[flow/design.v]
module uart_transceiver(
    input wire clk,            
    input wire rst_n,          
    input wire tx_start,       
    input wire [7:0] tx_data,  
    output reg tx_busy,        
    output reg tx,             
    input wire rx,             
    output reg rx_done,        
    output reg [7:0] rx_data   
);
    parameter CLK_FREQ = 50_000_000;   
    parameter BAUD_RATE = 115200;      
    parameter CLKS_PER_BIT = CLK_FREQ / BAUD_RATE;
    localparam IDLE = 2'b00;
    localparam START = 2'b01;
    localparam DATA = 2'b10;
    localparam STOP = 2'b11;
    reg [1:0] tx_state;
    reg [15:0] tx_clk_count;
    reg [2:0] tx_bit_count;
    reg [7:0] tx_shift_reg;
    reg [1:0] rx_state;
    reg [15:0] rx_clk_count;
    reg [2:0] rx_bit_count;
    reg [7:0] rx_shift_reg;
    reg rx_d1, rx_d2;           
    always @(posedge clk or negedge rst_n) begin
        if (!rst_n) begin
            rx_d1 <= 1'b1;
            rx_d2 <= 1'b1;
        end else begin
            rx_d1 <= rx;
            rx_d2 <= rx_d1;
        end
    end
    always @(posedge clk or negedge rst_n) begin
        if (!rst_n) begin
            tx_state <= IDLE;
            tx_clk_count <= 0;
            tx_bit_count <= 0;
            tx_busy <= 0;
            tx <= 1'b1;          
            tx_shift_reg <= 8'h00;
        end else begin
            case (tx_state)
                IDLE: begin
                    tx <= 1'b1;   
                    tx_clk_count <= 0;
                    tx_bit_count <= 0;
                    if (tx_start && !tx_busy) begin
                        tx_busy <= 1'b1;
                        tx_shift_reg <= tx_data;
                        tx_state <= START;
                    end
                end
                START: begin
                    tx <= 1'b0;   
                    if (tx_clk_count < CLKS_PER_BIT - 1) begin
                        tx_clk_count <= tx_clk_count + 1'b1;
                    end else begin
                        tx_clk_count <= 0;
                        tx_state <= DATA;
                    end
                end
                DATA: begin
                    tx <= tx_shift_reg[0];   
                    if (tx_clk_count < CLKS_PER_BIT - 1) begin
                        tx_clk_count <= tx_clk_count + 1'b1;
                    end else begin
                        tx_clk_count <= 0;
                        tx_shift_reg <= {1'b0, tx_shift_reg[7:1]};
                        if (tx_bit_count < 7) begin
                            tx_bit_count <= tx_bit_count + 1'b1;
                        end else begin
                            tx_bit_count <= 0;
                            tx_state <= STOP;
                        end
                    end
                end
                STOP: begin
                    tx <= 1'b1;   
                    if (tx_clk_count < CLKS_PER_BIT - 1) begin
                        tx_clk_count <= tx_clk_count + 1'b1;
                    end else begin
                        tx_clk_count <= 0;
                        tx_busy <= 1'b0;
                        tx_state <= IDLE;
                    end
                end
                default: tx_state <= IDLE;
            endcase
        end
    end
    always @(posedge clk or negedge rst_n) begin
        if (!rst_n) begin
            rx_state <= IDLE;
            rx_clk_count <= 0;
            rx_bit_count <= 0;
            rx_done <= 0;
            rx_data <= 8'h00;
            rx_shift_reg <= 8'h00;
        end else begin
            if (rx_done) rx_done <= 1'b0;
            case (rx_state)
                IDLE: begin
                    rx_clk_count <= 0;
                    rx_bit_count <= 0;
                    if (rx_d2 == 1'b0) begin
                        rx_state <= START;
                    end
                end
                START: begin
                    if (rx_clk_count == (CLKS_PER_BIT - 1) / 2) begin
                        if (rx_d2 == 1'b0) begin
                            rx_clk_count <= rx_clk_count + 1'b1;
                        end else begin
                            rx_state <= IDLE;
                        end
                    end else if (rx_clk_count < CLKS_PER_BIT - 1) begin
                        rx_clk_count <= rx_clk_count + 1'b1;
                    end else begin
                        rx_clk_count <= 0;
                        rx_state <= DATA;
                    end
                end
                DATA: begin
                    if (rx_clk_count == (CLKS_PER_BIT - 1) / 2) begin
                        rx_shift_reg <= {rx_d2, rx_shift_reg[7:1]};   
                        rx_clk_count <= rx_clk_count + 1'b1;
                    end else if (rx_clk_count < CLKS_PER_BIT - 1) begin
                        rx_clk_count <= rx_clk_count + 1'b1;
                    end else begin
                        rx_clk_count <= 0;
                        if (rx_bit_count < 7) begin
                            rx_bit_count <= rx_bit_count + 1'b1;
                        end else begin
                            rx_bit_count <= 0;
                            rx_state <= STOP;
                        end
                    end
                end
                STOP: begin
                    if (rx_clk_count < CLKS_PER_BIT - 1) begin
                        rx_clk_count <= rx_clk_count + 1'b1;
                    end else begin
                        rx_done <= 1'b1;
                        rx_data <= rx_shift_reg;
                        rx_state <= IDLE;
                    end
                end
                default: rx_state <= IDLE;
            endcase
        end
    end
endmodule
[flow/run.sh]
#!/bin/bash
# OpenROAD 26Q1-2900-gdf79404cd8, Yosys 0.63+post, stock flow scripts
make -C /OpenROAD-flow-scripts/flow DESIGN_CONFIG=/design/flow/config.mk WORK_HOME=/design/flow/orfs finish
[flow/config.mk]
export PLATFORM = sky130hd
export DESIGN_NAME = uart_transceiver
export DESIGN_NICKNAME = uart_transceiver
export VERILOG_FILES = /design/flow/design.v
export SDC_FILE = /design/flow/constraint.sdc
export NUM_CORES = 4
export LEC_CHECK = 1
export CORE_UTILIZATION = 50
[flow/constraint.sdc]
current_design uart_transceiver

set clk_period 3.3
set clk_io_pct 0.2

create_clock -name clk0 -period $clk_period [get_ports {clk}]

set non_clock_inputs [all_inputs -no_clocks]
set_input_delay [expr $clk_period * $clk_io_pct] -clock clk0 $non_clock_inputs
set_output_delay [expr $clk_period * $clk_io_pct] -clock clk0 [all_outputs]
==> metrics.cfg <==
[placement]
place_inst = 414
gp_congestion = 0.841
dp_hpwl_um = 4350
io_buffers = 22

[cts]
htreeDepth = 3
cts_max_path_buffers = 2
clk_latency_ns = 0.34
cts_made_buffers = 9
path_clk_slew_ns = 0.07
cts.sinks = 75
cts_tree = built
clockRootBuffer = clkbuf_8
cts_setup_buffers = 0
hold_buffers = 0
post_cts_resized = 0

[routing]
postRouteAntennaNets = 0
route.antenna.diode_count = 0
wl_um = 6530
avgRoutedWirePerCell_um = 15.2
drc = 0
route.vias.total = 2379
dr.pass1.iters = 6
drt-initial-drc-count = 112
vias_per_cell = 5.55

[layout]
num-fill-cells = 531
fin_cells = 429
logic_area_um2 = 1480
mostFrequentLayoutCell = dfrtp_1
largestRegisters = rx_clk_count (16), tx_clk_count (16)
utilization_pct = 61.1
drive_gt1_share_pct = 10.8
most-common-layout-cells = dfrtp_1 (70), nand2_1 (47), nor2_1 (23)
seqCellArea_um2 = 1880
area_growth_pct = 15.5

[logic_synthesis]
ys_seq_share_pct = 55.1
netlist_area_um2 = 3420
yosys_cells = 316
area_leaders = dfrtp_1 (51%), nand2_1 (5.2%), mux2_1 (4.9%)
top_cell_area_share_pct = 51.3
ys_ff = 75
yosys_warnings = 1
yosysTopAreaCell = dfrtp_1
yosysChipArea_um2 = 3420
flop_cell = dfrtp_1
async_reset_ff_share_pct = 100
syn_area_per_cell_um2 = 10.8
synth.distinct_cells = 55
synth-edff-count = 0
synthCells = 316

[critical_path]
crit_type = flop to flop
timing.rr.start = rx_clk_count[0]
endpoint_kind = flop
crit_fanout = 21
worstPathArrival_ns = 2.76
crit_required_ns = 3.57
reg2reg_slack_ns = 0.81
start_kind = flop
r2r-end = rx_clk_count[5]
rr_worst_depth = 8

[floorplan]
rows = 29
chipHeight_um = 84.7
die_area_um2 = 7170
io_pins = 23
fp.dieW_um = 84.7
fp-utilization_pct = 52.9
core_um2 = 6460

[run]
drv_cap = 0
tool_warnings = 28

[timing]
slew_violations = 0
rsz0062_at_grt = no
relSlewSlack_pct = 50.0
setup_viol = 0
finalClockSkew_ns = 0.0100
fin_crit_ns = 2.49
fin_tns_setup_ns = 0
fmax_mhz = 401
worst_pin_slew_ns = 0.743
period_used_pct = 75.5
hold_viol_final = 0

[power]
p_per_area_nw_per_um2 = 553
ir_drop_mv = 0.265
power.static_leakage_nw = 1.81

[grt]
grt_pass1_wl_um = 11300
antenna_found_initial = 0
grt.overflow.total = 0
track_usage_pct = 20.3
grt_pass1_vias = 2351
grt_max_degree = 56

[hold_path]
min_path_type = input pin to asynchronous set/reset pin

[status]
status = finished, final reports clean

==> worst max-delay path by stage <==
| stage | from | endpoint | slack [ns] |
|---|---|---|---|
| 6_report | rx_clk_count[0] | rx_clk_count[5] | 0.81 |
| 5_1_grt | rx_clk_count[0] | rx_clk_count[5] | 0.64 |
| 4_1_cts | rx_clk_count[0] | rx_clk_count[5] | 0.82 |
==> cells by family after synthesis <==
kind of cell	count (synthesis)	synth area share, %
compound gates	52	10.7
xor+xnor	8	2.05
fa+ha+maj	6	2.20
buf+inv	20	2.38
flops	75	55.1
mux	27	8.75
other cells	1	0.110
simple gates	127	18.7
==> per-layer routing <==
metal	GRT usage [%]	vias up	wire [um]
li1	-	1180	-
met1	33.9	1141	3160
met2	30.3	48	3000
met3	3.69	10	273
met4	2.93	0	93
met5	0	-	0
==> worst max-delay path: stages, from the launching register on <==
cell and delay, ns:
dfrtp_1 0.42, inv_1 0.11, ha_1 0.17, nor3b_1 0.18, o21bai_1 0.17, o21ai_4 0.42
inv_2 0.25, or4_1 0.54, a21oi_1 0.15
==> report_power, final <==
| group | leakage (nW) | switching (mW) | internal [mW] |
|---|---|---|---|
| clock network | 0.108 | 0.334 | 0.440 |
| registers | 0.990 | 0.0916 | 1.02 |
| logic | 0.715 | 0.121 | 0.179 |
==> final cells by class <==
class / instances / area share (%)
clock buffer: 10 / 3.49
timing repair buffer: 25 / 6.09
multi-input combinational: 227 / 37.4
inverter: 10 / 0.951
tap: 77 / 2.44
clock inverter: 5 / 1.97
sequential: 75 / 47.7
==> synthesized netlist by cell type (2+ instances only) <==
| library cell | instances |
|---|---|
| o21ai_1 | 5 |
| dfstp_2 | 5 |
| nor2_1 | 23 |
| dfrtp_1 | 70 |
| nand4_1 | 4 |
| xor2_1 | 4 |
| nor2b_1 | 5 |
| ha_1 | 6 |
| and3_1 | 6 |
| xnor2_1 | 4 |
| a21oi_1 | 11 |
| a21o_1 | 3 |
| or3_1 | 4 |
| o21ai_0 | 5 |
| inv_1 | 9 |
| nor3b_1 | 2 |
| mux2_2 | 8 |
| a41oi_1 | 5 |
| nand3_1 | 11 |
| nand2_1 | 47 |
| nor3_1 | 7 |
| nor4_1 | 4 |
| a31oi_1 | 3 |
| clkbuf_1 | 4 |
| and4_1 | 2 |
| mux2_1 | 15 |
| mux2i_1 | 4 |
| o31ai_1 | 5 |
| a22o_1 | 3 |
| buf_2 | 5 |
| or4_1 | 3 |
==> metrics by stage <==
step | worst slack [ns] | hold WS [ns] | total power, mW | cell area, um^2
global route | 0.636 | 0.363 | 2.30 | 3950
global placement | 0.901 | 0.346 | 1.42 | 3730
CTS | 0.819 | 0.359 | 2.21 | 3950
detailed placement | 0.839 | 0.347 | 1.43 | 3730
finish | 0.809 | 0.350 | 2.18 | 3950
floorplan | 1.31 | 0.345 | 1.33 | 3440
Power and IR drop assume default switching activity.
══════
When you reach the line with "tool_warnings = 28" in the records above, start writing out lines exactly, and stop once the line with "timing repair buffer: 25 / 6.09" has been written; include nothing else.

tool_warnings = 28

[timing]
slew_violations = 0
rsz0062_at_grt = no
relSlewSlack_pct = 50.0
setup_viol = 0
finalClockSkew_ns = 0.0100
fin_crit_ns = 2.49
fin_tns_setup_ns = 0
fmax_mhz = 401
worst_pin_slew_ns = 0.743
period_used_pct = 75.5
hold_viol_final = 0

[power]
p_per_area_nw_per_um2 = 553
ir_drop_mv = 0.265
power.static_leakage_nw = 1.81

[grt]
grt_pass1_wl_um = 11300
antenna_found_initial = 0
grt.overflow.total = 0
track_usage_pct = 20.3
grt_pass1_vias = 2351
grt_max_degree = 56

[hold_path]
min_path_type = input pin to asynchronous set/reset pin

[status]
status = finished, final reports clean

==> worst max-delay path by stage <==
| stage | from | endpoint | slack [ns] |
|---|---|---|---|
| 6_report | rx_clk_count[0] | rx_clk_count[5] | 0.81 |
| 5_1_grt | rx_clk_count[0] | rx_clk_count[5] | 0.64 |
| 4_1_cts | rx_clk_count[0] | rx_clk_count[5] | 0.82 |
==> cells by family after synthesis <==
kind of cell	count (synthesis)	synth area share, %
compound gates	52	10.7
xor+xnor	8	2.05
fa+ha+maj	6	2.20
buf+inv	20	2.38
flops	75	55.1
mux	27	8.75
other cells	1	0.110
simple gates	127	18.7
==> per-layer routing <==
metal	GRT usage [%]	vias up	wire [um]
li1	-	1180	-
met1	33.9	1141	3160
met2	30.3	48	3000
met3	3.69	10	273
met4	2.93	0	93
met5	0	-	0
==> worst max-delay path: stages, from the launching register on <==
cell and delay, ns:
dfrtp_1 0.42, inv_1 0.11, ha_1 0.17, nor3b_1 0.18, o21bai_1 0.17, o21ai_4 0.42
inv_2 0.25, or4_1 0.54, a21oi_1 0.15
==> report_power, final <==
| group | leakage (nW) | switching (mW) | internal [mW] |
|---|---|---|---|
| clock network | 0.108 | 0.334 | 0.440 |
| registers | 0.990 | 0.0916 | 1.02 |
| logic | 0.715 | 0.121 | 0.179 |
==> final cells by class <==
class / instances / area share (%)
clock buffer: 10 / 3.49
timing repair buffer: 25 / 6.09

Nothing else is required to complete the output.